4. Il résulte de ce qui précède, sans qu’il soit besoin de se prononcer sur les autres moyens de la requête, que M. A C est fondé à demander l’annulation de l’arrêté du 26 juin 2024.
Sur les conclusions à fin d’injonction :
5. Compte-tenu du motif d’annulation retenu par le présent jugement, il y a lieu d’enjoindre au préfet de l’Aisne de délivrer à M. A C un titre de séjour au titre de sa vie privée et familiale dans un délai de deux mois à compter de la notification du présent jugement. En revanche, alors que l’arrêté du 26 juin 2024 est annulé par le présent jugement en ce compris la décision portant interdiction de retour sur le territoire français pour une durée d’un an, il n’y a pas lieu d’enjoindre au préfet de l’Aisne d’abroger cette décision.

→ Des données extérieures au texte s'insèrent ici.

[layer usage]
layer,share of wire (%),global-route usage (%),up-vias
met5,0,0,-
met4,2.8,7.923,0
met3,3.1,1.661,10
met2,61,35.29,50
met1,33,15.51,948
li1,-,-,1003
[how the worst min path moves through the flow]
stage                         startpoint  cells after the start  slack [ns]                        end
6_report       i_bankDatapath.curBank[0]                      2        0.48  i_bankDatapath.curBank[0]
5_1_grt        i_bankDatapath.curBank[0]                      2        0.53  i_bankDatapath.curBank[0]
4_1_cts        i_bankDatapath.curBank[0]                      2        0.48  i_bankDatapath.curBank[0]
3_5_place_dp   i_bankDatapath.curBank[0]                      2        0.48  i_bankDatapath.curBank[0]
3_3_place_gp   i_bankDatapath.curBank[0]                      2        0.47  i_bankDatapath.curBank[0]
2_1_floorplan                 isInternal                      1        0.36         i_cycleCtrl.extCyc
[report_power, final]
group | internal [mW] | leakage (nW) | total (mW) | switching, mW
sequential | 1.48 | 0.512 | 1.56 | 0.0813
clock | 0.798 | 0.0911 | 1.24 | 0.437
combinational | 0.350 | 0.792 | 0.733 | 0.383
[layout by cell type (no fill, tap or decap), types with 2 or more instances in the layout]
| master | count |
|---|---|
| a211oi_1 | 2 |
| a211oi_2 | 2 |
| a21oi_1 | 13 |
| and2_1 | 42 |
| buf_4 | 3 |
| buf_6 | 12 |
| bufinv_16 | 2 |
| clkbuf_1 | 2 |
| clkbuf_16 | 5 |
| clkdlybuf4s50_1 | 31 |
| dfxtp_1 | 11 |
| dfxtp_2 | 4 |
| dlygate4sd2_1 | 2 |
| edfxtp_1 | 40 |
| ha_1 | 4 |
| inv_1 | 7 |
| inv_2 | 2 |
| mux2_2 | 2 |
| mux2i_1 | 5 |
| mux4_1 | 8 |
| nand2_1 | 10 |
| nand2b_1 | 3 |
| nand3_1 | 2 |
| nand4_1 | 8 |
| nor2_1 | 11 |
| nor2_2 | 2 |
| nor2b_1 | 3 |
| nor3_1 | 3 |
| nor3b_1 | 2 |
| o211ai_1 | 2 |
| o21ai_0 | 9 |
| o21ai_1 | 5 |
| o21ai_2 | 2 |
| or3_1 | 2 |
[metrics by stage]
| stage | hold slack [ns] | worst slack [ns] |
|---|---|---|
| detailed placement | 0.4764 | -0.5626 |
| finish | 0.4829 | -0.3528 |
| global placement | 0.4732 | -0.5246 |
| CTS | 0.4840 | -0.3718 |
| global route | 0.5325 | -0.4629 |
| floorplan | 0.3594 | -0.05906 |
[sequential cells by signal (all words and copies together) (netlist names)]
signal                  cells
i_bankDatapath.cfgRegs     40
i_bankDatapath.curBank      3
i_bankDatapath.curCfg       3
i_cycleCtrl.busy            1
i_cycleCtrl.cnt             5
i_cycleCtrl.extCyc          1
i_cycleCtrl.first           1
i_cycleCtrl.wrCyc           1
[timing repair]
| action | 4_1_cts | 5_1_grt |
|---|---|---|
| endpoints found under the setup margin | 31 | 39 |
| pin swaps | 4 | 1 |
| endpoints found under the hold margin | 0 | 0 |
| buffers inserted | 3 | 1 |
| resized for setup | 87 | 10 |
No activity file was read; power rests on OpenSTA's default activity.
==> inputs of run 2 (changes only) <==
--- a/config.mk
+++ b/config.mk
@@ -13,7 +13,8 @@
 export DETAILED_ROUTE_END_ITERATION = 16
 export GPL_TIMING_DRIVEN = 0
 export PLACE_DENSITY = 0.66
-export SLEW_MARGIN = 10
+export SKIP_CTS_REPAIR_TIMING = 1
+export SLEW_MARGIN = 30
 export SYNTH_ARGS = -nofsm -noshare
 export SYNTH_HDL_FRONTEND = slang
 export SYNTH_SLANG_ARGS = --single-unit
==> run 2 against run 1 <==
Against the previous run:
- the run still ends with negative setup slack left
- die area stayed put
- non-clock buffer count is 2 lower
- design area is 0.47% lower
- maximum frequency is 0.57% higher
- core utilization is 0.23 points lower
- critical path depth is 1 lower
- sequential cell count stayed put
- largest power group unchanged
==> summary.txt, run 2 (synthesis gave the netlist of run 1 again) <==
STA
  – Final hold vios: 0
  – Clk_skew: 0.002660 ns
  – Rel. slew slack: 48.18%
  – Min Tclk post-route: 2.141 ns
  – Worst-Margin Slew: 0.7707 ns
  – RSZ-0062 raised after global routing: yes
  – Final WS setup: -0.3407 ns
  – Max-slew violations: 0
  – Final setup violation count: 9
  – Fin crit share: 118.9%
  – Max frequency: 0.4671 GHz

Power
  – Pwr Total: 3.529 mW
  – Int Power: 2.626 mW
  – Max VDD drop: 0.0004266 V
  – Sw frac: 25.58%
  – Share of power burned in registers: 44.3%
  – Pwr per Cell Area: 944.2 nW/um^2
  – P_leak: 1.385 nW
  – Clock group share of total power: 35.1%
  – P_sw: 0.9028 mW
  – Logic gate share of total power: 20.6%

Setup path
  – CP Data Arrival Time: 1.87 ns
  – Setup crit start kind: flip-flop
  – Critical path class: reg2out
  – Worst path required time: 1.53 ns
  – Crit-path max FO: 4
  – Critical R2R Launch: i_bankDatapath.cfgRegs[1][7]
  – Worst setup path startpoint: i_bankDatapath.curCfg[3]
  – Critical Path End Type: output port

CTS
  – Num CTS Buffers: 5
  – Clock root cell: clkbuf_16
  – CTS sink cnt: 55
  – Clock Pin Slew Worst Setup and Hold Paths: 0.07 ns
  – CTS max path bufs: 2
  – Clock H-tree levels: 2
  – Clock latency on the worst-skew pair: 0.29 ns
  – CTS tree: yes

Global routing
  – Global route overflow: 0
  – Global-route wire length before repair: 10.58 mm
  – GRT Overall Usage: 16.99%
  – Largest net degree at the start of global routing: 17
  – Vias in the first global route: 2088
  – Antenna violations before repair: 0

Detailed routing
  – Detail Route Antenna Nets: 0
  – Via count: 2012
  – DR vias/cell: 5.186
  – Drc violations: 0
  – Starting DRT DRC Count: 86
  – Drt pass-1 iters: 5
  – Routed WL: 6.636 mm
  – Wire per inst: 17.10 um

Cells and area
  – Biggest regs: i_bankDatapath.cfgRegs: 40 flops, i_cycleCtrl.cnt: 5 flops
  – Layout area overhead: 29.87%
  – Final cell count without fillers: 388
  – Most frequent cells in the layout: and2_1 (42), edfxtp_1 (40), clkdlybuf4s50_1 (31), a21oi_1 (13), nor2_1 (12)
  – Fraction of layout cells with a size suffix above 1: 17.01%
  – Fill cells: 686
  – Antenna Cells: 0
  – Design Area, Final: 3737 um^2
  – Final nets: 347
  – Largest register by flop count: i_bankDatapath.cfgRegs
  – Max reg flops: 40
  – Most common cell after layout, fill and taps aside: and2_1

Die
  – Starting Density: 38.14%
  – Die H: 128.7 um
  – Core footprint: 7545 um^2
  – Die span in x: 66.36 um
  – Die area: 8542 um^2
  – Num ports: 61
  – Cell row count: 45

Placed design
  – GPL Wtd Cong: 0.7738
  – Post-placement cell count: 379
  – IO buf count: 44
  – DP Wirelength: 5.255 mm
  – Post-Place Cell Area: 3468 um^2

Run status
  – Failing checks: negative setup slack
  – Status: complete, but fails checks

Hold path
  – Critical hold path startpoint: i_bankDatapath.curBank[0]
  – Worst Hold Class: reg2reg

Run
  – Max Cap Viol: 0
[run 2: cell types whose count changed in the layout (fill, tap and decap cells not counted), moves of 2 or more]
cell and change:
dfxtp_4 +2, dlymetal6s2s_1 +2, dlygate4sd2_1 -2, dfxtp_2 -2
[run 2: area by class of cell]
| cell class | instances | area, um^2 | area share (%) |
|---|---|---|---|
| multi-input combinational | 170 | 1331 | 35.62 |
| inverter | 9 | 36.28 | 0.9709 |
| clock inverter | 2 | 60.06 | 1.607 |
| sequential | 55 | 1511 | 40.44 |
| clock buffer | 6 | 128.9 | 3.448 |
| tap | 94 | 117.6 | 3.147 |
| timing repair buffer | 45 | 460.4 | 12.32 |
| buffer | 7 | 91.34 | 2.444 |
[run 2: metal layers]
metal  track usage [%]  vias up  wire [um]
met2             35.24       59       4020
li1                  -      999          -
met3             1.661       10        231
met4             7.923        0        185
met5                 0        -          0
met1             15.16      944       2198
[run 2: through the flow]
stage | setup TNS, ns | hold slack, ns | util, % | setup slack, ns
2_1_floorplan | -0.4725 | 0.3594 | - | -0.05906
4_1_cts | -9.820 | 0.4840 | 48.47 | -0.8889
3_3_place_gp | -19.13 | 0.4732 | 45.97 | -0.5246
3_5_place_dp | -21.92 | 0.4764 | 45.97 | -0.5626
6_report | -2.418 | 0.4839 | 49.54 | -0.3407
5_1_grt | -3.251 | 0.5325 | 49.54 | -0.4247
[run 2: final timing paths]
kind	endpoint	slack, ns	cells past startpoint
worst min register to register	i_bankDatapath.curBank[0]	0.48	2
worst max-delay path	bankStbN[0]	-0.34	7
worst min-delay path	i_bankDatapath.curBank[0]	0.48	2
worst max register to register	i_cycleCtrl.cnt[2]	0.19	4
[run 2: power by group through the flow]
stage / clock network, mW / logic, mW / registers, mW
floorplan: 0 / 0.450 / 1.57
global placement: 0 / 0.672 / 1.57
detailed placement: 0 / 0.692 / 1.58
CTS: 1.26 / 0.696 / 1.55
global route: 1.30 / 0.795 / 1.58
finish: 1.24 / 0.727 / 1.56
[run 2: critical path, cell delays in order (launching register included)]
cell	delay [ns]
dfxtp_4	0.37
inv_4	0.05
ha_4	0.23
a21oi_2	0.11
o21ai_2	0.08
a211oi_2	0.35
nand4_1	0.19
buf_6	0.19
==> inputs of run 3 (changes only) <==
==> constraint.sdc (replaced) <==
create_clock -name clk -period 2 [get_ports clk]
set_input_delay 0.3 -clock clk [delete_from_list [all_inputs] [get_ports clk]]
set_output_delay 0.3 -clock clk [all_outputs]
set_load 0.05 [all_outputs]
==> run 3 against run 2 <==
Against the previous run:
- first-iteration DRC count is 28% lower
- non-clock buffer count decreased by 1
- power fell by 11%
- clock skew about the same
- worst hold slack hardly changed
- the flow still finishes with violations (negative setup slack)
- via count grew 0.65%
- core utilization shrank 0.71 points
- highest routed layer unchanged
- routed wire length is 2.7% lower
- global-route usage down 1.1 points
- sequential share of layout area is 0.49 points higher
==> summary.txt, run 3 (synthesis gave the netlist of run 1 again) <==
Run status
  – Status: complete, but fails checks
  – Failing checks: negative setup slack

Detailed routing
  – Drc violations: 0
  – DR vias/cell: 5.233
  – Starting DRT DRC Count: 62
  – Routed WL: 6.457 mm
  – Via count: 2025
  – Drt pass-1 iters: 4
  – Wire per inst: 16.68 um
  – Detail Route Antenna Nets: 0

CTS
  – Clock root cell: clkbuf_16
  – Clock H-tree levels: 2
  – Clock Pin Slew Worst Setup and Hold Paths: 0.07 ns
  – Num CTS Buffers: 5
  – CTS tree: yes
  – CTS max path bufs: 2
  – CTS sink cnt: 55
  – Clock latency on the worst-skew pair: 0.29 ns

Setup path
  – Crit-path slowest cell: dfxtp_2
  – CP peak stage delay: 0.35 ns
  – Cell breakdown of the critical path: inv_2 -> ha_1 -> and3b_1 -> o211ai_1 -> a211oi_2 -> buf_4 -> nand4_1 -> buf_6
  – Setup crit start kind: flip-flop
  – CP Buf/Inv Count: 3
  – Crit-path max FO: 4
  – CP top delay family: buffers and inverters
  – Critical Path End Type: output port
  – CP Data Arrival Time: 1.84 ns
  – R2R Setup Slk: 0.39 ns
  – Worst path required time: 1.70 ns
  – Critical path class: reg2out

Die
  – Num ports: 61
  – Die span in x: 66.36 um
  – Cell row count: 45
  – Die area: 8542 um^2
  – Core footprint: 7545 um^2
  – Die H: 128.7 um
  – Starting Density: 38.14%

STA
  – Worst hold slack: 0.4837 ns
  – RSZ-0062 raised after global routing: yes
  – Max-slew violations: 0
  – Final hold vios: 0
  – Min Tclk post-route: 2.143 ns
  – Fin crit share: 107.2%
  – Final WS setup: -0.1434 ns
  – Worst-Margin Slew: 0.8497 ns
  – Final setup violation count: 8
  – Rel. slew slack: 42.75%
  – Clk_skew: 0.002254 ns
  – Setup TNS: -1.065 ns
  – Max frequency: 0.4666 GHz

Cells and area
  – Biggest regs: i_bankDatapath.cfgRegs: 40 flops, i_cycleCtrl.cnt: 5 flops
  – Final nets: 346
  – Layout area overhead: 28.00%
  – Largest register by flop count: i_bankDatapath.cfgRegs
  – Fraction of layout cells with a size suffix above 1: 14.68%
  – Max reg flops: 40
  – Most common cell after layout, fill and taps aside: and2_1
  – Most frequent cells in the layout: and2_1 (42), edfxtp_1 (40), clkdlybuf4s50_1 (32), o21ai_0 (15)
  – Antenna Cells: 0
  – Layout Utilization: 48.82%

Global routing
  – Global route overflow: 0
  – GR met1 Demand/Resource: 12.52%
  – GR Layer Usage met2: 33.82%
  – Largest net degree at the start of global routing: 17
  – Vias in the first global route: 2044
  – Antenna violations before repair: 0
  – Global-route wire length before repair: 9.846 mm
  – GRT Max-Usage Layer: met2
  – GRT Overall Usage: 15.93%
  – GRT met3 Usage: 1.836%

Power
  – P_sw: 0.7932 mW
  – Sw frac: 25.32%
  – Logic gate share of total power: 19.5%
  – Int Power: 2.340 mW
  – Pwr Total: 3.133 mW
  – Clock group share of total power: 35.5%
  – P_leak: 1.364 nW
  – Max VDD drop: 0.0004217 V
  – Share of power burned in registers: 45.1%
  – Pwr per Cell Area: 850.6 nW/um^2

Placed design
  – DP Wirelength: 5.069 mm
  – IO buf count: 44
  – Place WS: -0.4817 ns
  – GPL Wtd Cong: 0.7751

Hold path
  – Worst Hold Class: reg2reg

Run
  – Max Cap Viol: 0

Sur les frais d’instance :
6. Il y a lieu de mettre à la charge de l’Etat la somme de 1 000 euros au titre des frais exposés par M. A C et non compris dans les dépens en application de l’article L. 761-1 du code de justice administrative.
D É C I D E :
Article 1er : L’arrêté du 26 juin 2024 par lequel le préfet de l’Aisne a refusé de délivrer à M. A C un titre de séjour, lui a fait obligation de quitter le territoire français dans un délai de trente jours, a fixé le pays de destination et lui a fait interdiction de retour sur le territoire français pour une durée d’un an est annulé.
Article 2 : Il est enjoint au préfet de l’Aisne de délivrer à M. A C un titre de séjour au titre de sa vie privée et familiale dans un délai de deux mois à compter de la notification du présent jugement.
Article 3 : L’Etat versera la somme de 1 000 euros à M. A C en application de l’article L. 761-1 du code de justice administrative.
Article 4 : Le surplus des conclusions de la requête est rejeté.
Article 5 : Le présent jugement sera notifié à M. B A C et à la préfète de l’Aisne.
Délibéré après l’audience du 7 novembre 2024, à laquelle siégeaient :
M. Boutou, président,
Mme Pierre, première conseillère,
Mme Sako, conseillère.
Rendu public par mise à disposition au greffe le 5 décembre 2024.
La rapporteure,
Signé
A-L Pierre
Le président,
Signé
B. Boutou
La greffière,
Signé
A. Ribière
La République mande et ordonne à la préfète de l’Aisne en ce qui la concerne ou à tous commissaires de justice à ce requis en ce qui concerne les voies de droit commun contre les parties privées, de pourvoir à l’exécution de la présente décision.